> _WORK TO BE COMPLETED_
Search the data for the string "shift" and copy each line where it turns up.

---------- DATA TO PROCESS

### src/link_pkg.sv
`default_nettype none

package link_pkg;

	localparam int CLKS_PER_BIT = 8; // Clock cycles per serial bit.
	localparam int BIT_CNT_W = $clog2(CLKS_PER_BIT + 1);

	localparam int BYTE_W = 8;
	localparam int BIT_IDX_W = $clog2(BYTE_W);

	// Set in header and trailer bytes, clear in data bytes.
	localparam logic [BYTE_W-1:0] MARK_BIT = 8'h80;

	typedef enum logic [2:0] {
		FRAME_IDLE,
		FRAME_HEADER,
		FRAME_READBACK,
		FRAME_EVENTS,
		FRAME_TRAILER
	} frame_state_t;

	typedef enum logic [1:0] {
		LINE_IDLE,
		LINE_START,
		LINE_DATA,
		LINE_STOP
	} line_state_t;

endpackage

`default_nettype wire

### src/monitor_pkg.sv
`default_nettype none

package monitor_pkg;

	// Every monitored value fits in one word of this width.
	localparam int WORD_W = 7;

	localparam int N_READBACKS = 15; // Readback words per frame.
	localparam int N_EVENTS = 4; // Event inputs, one count word each.

	// Largest count a word can carry. Counters stop here.
	localparam logic [WORD_W-1:0] COUNT_MAX = 7'd127;

	// Index widths also hold the value one past the last word.
	localparam int RB_CNT_W = $clog2(N_READBACKS + 1);
	localparam int EV_CNT_W = $clog2(N_EVENTS + 1);

endpackage

`default_nettype wire

### src/monitor_event_count.sv
`default_nettype none

module monitor_event_count
	import monitor_pkg::*;
(
	input wire clk,
	input wire rst,
	input wire tx_en,
	input wire tx_data_loaded,
	input wire [N_EVENTS-1:0] event_pulse,
	output logic tx_data_ready,
	output logic [WORD_W-1:0] tx_data,
	output logic tx_complete
);

	logic [N_EVENTS-1:0][WORD_W-1:0] counts;
	logic [N_EVENTS-1:0][WORD_W-1:0] snapshot;
	logic [EV_CNT_W-1:0] tx_cnt;
	logic tx_en_q;
	logic snap;
	logic loaded_s1;
	logic loaded_s2;

	assign snap = tx_en && !tx_en_q; // First cycle of a send window.

	always_ff @(posedge clk) begin
		if (rst) begin
			tx_en_q <= 1'b0;
			counts <= '0;
		end else begin
			tx_en_q <= tx_en;
			for (int i = 0; i < N_EVENTS; i++) begin
				if (snap) begin
					counts[i] <= WORD_W'(event_pulse[i]); // This pulse opens the new window.
				end else if (event_pulse[i] && counts[i] != COUNT_MAX) begin
					counts[i] <= counts[i] + 1'b1;
				end
			end
		end
	end

	always_ff @(posedge clk) begin
		if (snap) begin
			snapshot <= counts;
		end
	end

	always_ff @(posedge clk) begin
		if (rst) begin
			loaded_s1 <= 1'b0;
			loaded_s2 <= 1'b0;
		end else begin
			loaded_s1 <= tx_data_loaded;
			loaded_s2 <= loaded_s1;
		end
	end

	// Same word exchange as the readback source.
	always_ff @(posedge clk) begin
		if (rst || !tx_en) begin
			tx_cnt <= '0;
			tx_data_ready <= 1'b0;
			tx_complete <= 1'b0;
		end else if (!tx_complete) begin
			if (!tx_data_ready && !loaded_s2) begin
				if (tx_cnt == EV_CNT_W'(N_EVENTS)) begin
					tx_complete <= 1'b1;
				end else begin
					tx_data_ready <= 1'b1;
				end
			end else if (tx_data_ready && loaded_s2) begin
				tx_data_ready <= 1'b0;
				tx_cnt <= tx_cnt + 1'b1;
			end
		end
	end

	always_comb begin
		tx_data = '0;
		for (int i = 0; i < N_EVENTS; i++) begin
			if (tx_cnt == EV_CNT_W'(i)) begin
				tx_data = snapshot[i];
			end
		end
	end

endmodule

`default_nettype wire

### src/monitor_frame_tx.sv
`default_nettype none

module monitor_frame_tx
	import monitor_pkg::*;
	import link_pkg::*;
(
	input wire clk,
	input wire rst,
	input wire frame_req,
	input wire rb_tx_data_ready,
	input wire rb_tx_complete,
	input wire [WORD_W-1:0] rb_tx_data,
	input wire ev_tx_data_ready,
	input wire ev_tx_complete,
	input wire [WORD_W-1:0] ev_tx_data,
	input wire byte_busy,
	output logic rb_tx_en,
	output logic rb_tx_data_loaded,
	output logic ev_tx_en,
	output logic ev_tx_data_loaded,
	output logic [BYTE_W-1:0] byte_data,
	output logic byte_start,
	output logic frame_busy
);

	frame_state_t state;
	logic [WORD_W-1:0] seq_num;
	logic [WORD_W-1:0] checksum;
	logic trailer_sent;
	logic line_free;
	logic frame_done;
	logic accept_req;
	logic in_events;
	logic src_ready;
	logic src_loaded;
	logic src_complete;
	logic [WORD_W-1:0] src_data;

	// The serializer raises byte_busy one cycle after byte_start.
	assign line_free = !byte_busy && !byte_start;

	assign frame_done = (state == FRAME_TRAILER) && trailer_sent && line_free;
	assign frame_busy = (state != FRAME_IDLE) && !frame_done;
	assign accept_req = frame_req && !frame_busy;

	// Both word phases run the same exchange on the active source.
	assign in_events = (state == FRAME_EVENTS);
	assign src_ready = in_events ? ev_tx_data_ready : rb_tx_data_ready;
	assign src_loaded = in_events ? ev_tx_data_loaded : rb_tx_data_loaded;
	assign src_complete = in_events ? ev_tx_complete : rb_tx_complete;
	assign src_data = in_events ? ev_tx_data : rb_tx_data;

	always_ff @(posedge clk) begin
		if (rst) begin
			state <= FRAME_IDLE;
			seq_num <= '0;
			checksum <= '0;
			trailer_sent <= 1'b0;
			rb_tx_en <= 1'b0;
			rb_tx_data_loaded <= 1'b0;
			ev_tx_en <= 1'b0;
			ev_tx_data_loaded <= 1'b0;
			byte_start <= 1'b0;
		end else begin
			byte_start <= 1'b0;
			case (state)
				FRAME_IDLE: begin
					if (accept_req) begin
						state <= FRAME_HEADER;
					end
				end
				FRAME_HEADER: begin
					if (line_free) begin
						byte_data <= MARK_BIT | BYTE_W'(seq_num);
						byte_start <= 1'b1;
						checksum <= '0;
						rb_tx_en <= 1'b1;
						state <= FRAME_READBACK;
					end
				end
				FRAME_READBACK, FRAME_EVENTS: begin
					if (src_complete) begin
						rb_tx_en <= 1'b0;
						ev_tx_en <= !in_events; // Readbacks done, start the counts.
						state <= in_events ? FRAME_TRAILER : FRAME_EVENTS;
					end else if (src_loaded) begin
						if (!src_ready) begin
							rb_tx_data_loaded <= 1'b0;
							ev_tx_data_loaded <= 1'b0;
						end
					end else if (src_ready && line_free) begin
						byte_data <= BYTE_W'(src_data);
						byte_start <= 1'b1;
						checksum <= checksum + src_data;
						rb_tx_data_loaded <= !in_events;
						ev_tx_data_loaded <= in_events;
					end
				end
				FRAME_TRAILER: begin
					if (!trailer_sent) begin
						if (line_free) begin
							byte_data <= MARK_BIT | BYTE_W'(checksum);
							byte_start <= 1'b1;
							seq_num <= seq_num + 1'b1; // wraps at 128
							trailer_sent <= 1'b1;
						end
					end else if (line_free) begin
						trailer_sent <= 1'b0;
						state <= accept_req ? FRAME_HEADER : FRAME_IDLE;
					end
				end
				default: state <= FRAME_IDLE;
			endcase
		end
	end

endmodule

`default_nettype wire

### src/monitor_link.sv
`default_nettype none

module monitor_link
	import monitor_pkg::*;
	import link_pkg::*;
(
	input wire clk,
	input wire rst,
	input wire frame_req,
	input wire [N_READBACKS-1:0][WORD_W-1:0] rb,
	input wire [N_EVENTS-1:0] event_pulse,
	output logic tx_line,
	output logic frame_busy
);

	logic rb_tx_en;
	logic rb_tx_data_loaded;
	logic rb_tx_data_ready;
	logic rb_tx_complete;
	logic [WORD_W-1:0] rb_tx_data;
	logic ev_tx_en;
	logic ev_tx_data_loaded;
	logic ev_tx_data_ready;
	logic ev_tx_complete;
	logic [WORD_W-1:0] ev_tx_data;
	logic [BYTE_W-1:0] byte_data;
	logic byte_start;
	logic byte_busy;

	monitor_readback readback_i (
		.clk(clk),
		.rst(rst),
		.tx_en(rb_tx_en),
		.tx_data_loaded(rb_tx_data_loaded),
		.rb(rb),
		.tx_data_ready(rb_tx_data_ready),
		.tx_data(rb_tx_data),
		.tx_complete(rb_tx_complete)
	);

	monitor_event_count event_count_i (
		.clk(clk),
		.rst(rst),
		.tx_en(ev_tx_en),
		.tx_data_loaded(ev_tx_data_loaded),
		.event_pulse(event_pulse),
		.tx_data_ready(ev_tx_data_ready),
		.tx_data(ev_tx_data),
		.tx_complete(ev_tx_complete)
	);

	monitor_frame_tx frame_tx_i (
		.clk(clk),
		.rst(rst),
		.frame_req(frame_req),
		.rb_tx_data_ready(rb_tx_data_ready),
		.rb_tx_complete(rb_tx_complete),
		.rb_tx_data(rb_tx_data),
		.ev_tx_data_ready(ev_tx_data_ready),
		.ev_tx_complete(ev_tx_complete),
		.ev_tx_data(ev_tx_data),
		.byte_busy(byte_busy),
		.rb_tx_en(rb_tx_en),
		.rb_tx_data_loaded(rb_tx_data_loaded),
		.ev_tx_en(ev_tx_en),
		.ev_tx_data_loaded(ev_tx_data_loaded),
		.byte_data(byte_data),
		.byte_start(byte_start),
		.frame_busy(frame_busy)
	);

	uart_byte_tx byte_tx_i (
		.clk(clk),
		.rst(rst),
		.byte_start(byte_start),
		.byte_data(byte_data),
		.byte_busy(byte_busy),
		.tx_line(tx_line)
	);

endmodule

`default_nettype wire

### src/monitor_readback.sv
`default_nettype none

module monitor_readback
	import monitor_pkg::*;
(
	input wire clk,
	input wire rst,
	input wire tx_en,
	input wire tx_data_loaded,
	input wire [N_READBACKS-1:0][WORD_W-1:0] rb,
	output logic tx_data_ready,
	output logic [WORD_W-1:0] tx_data,
	output logic tx_complete
);

	logic [N_READBACKS-1:0][WORD_W-1:0] stage_a;
	logic [N_READBACKS-1:0][WORD_W-1:0] stage_b;
	logic [RB_CNT_W-1:0] tx_cnt;
	logic loaded_s1;
	logic loaded_s2;
	logic last_sent;

	// The readbacks are retimed twice before they are sent.
	always_ff @(posedge clk) begin
		stage_a <= rb;
		stage_b <= stage_a;
	end

	assign last_sent = (tx_cnt == RB_CNT_W'(N_READBACKS));

	always_ff @(posedge clk) begin
		if (rst) begin
			loaded_s1 <= 1'b0;
			loaded_s2 <= 1'b0;
		end else begin
			loaded_s1 <= tx_data_loaded; // The framer may sit in another clock domain.
			loaded_s2 <= loaded_s1;
		end
	end

	always_ff @(posedge clk) begin
		if (rst) begin
			tx_cnt <= '0;
			tx_data_ready <= 1'b0;
			tx_complete <= 1'b0;
		end else if (!tx_en) begin
			tx_cnt <= '0;
			tx_data_ready <= 1'b0;
			tx_complete <= 1'b0;
		end else if (!tx_complete) begin
			if (!tx_data_ready && !loaded_s2) begin
				if (last_sent) begin
					tx_complete <= 1'b1;
				end else begin
					tx_data_ready <= 1'b1;
				end
			end else if (tx_data_ready && loaded_s2) begin
				tx_data_ready <= 1'b0; // Word taken, move to the next one.
				tx_cnt <= tx_cnt + 1'b1;
			end
		end
	end

	always_comb begin
		tx_data = '0;
		for (int i = 0; i < N_READBACKS; i++) begin
			if (tx_cnt == RB_CNT_W'(i)) begin
				tx_data = stage_b[i];
			end
		end
	end

endmodule

`default_nettype wire

### src/uart_byte_tx.sv
`default_nettype none

module uart_byte_tx
	import link_pkg::*;
(
	input wire clk,
	input wire rst,
	input wire byte_start,
	input wire [BYTE_W-1:0] byte_data,
	output logic byte_busy,
	output logic tx_line
);

	line_state_t state;
	logic [BIT_CNT_W-1:0] clk_cnt;
	logic [BIT_IDX_W-1:0] bit_idx;
	logic [BYTE_W-1:0] shift;
	logic bit_end;

	assign bit_end = (clk_cnt == BIT_CNT_W'(CLKS_PER_BIT - 1));

	always_ff @(posedge clk) begin
		if (rst) begin
			state <= LINE_IDLE;
			clk_cnt <= '0;
			bit_idx <= '0;
			byte_busy <= 1'b0;
			tx_line <= 1'b1; // Line idles high.
		end else begin
			clk_cnt <= bit_end ? '0 : clk_cnt + 1'b1;
			case (state)
				LINE_IDLE: begin
					clk_cnt <= '0;
					if (byte_start) begin
						shift <= byte_data;
						tx_line <= 1'b0;
						byte_busy <= 1'b1;
						state <= LINE_START;
					end
				end
				LINE_START: begin
					if (bit_end) begin
						tx_line <= shift[0]; // LSB goes first.
						shift <= shift >> 1;
						bit_idx <= '0;
						state <= LINE_DATA;
					end
				end
				LINE_DATA: begin
					if (bit_end) begin
						if (bit_idx == BIT_IDX_W'(BYTE_W - 1)) begin
							tx_line <= 1'b1;
							state <= LINE_STOP;
						end else begin
							tx_line <= shift[0];
							shift <= shift >> 1;
							bit_idx <= bit_idx + 1'b1;
						end
					end
				end
				LINE_STOP: begin
					if (bit_end) begin
						byte_busy <= 1'b0; // Busy covers the whole stop bit.
						state <= LINE_IDLE;
					end
				end
				default: state <= LINE_IDLE;
			endcase
		end
	end

endmodule

`default_nettype wire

--------------------

> _RESPONSE AREA_
	logic [BYTE_W-1:0] shift;
						shift <= byte_data;
						tx_line <= shift[0]; // LSB goes first.
						shift <= shift >> 1;
							tx_line <= shift[0];
							shift <= shift >> 1;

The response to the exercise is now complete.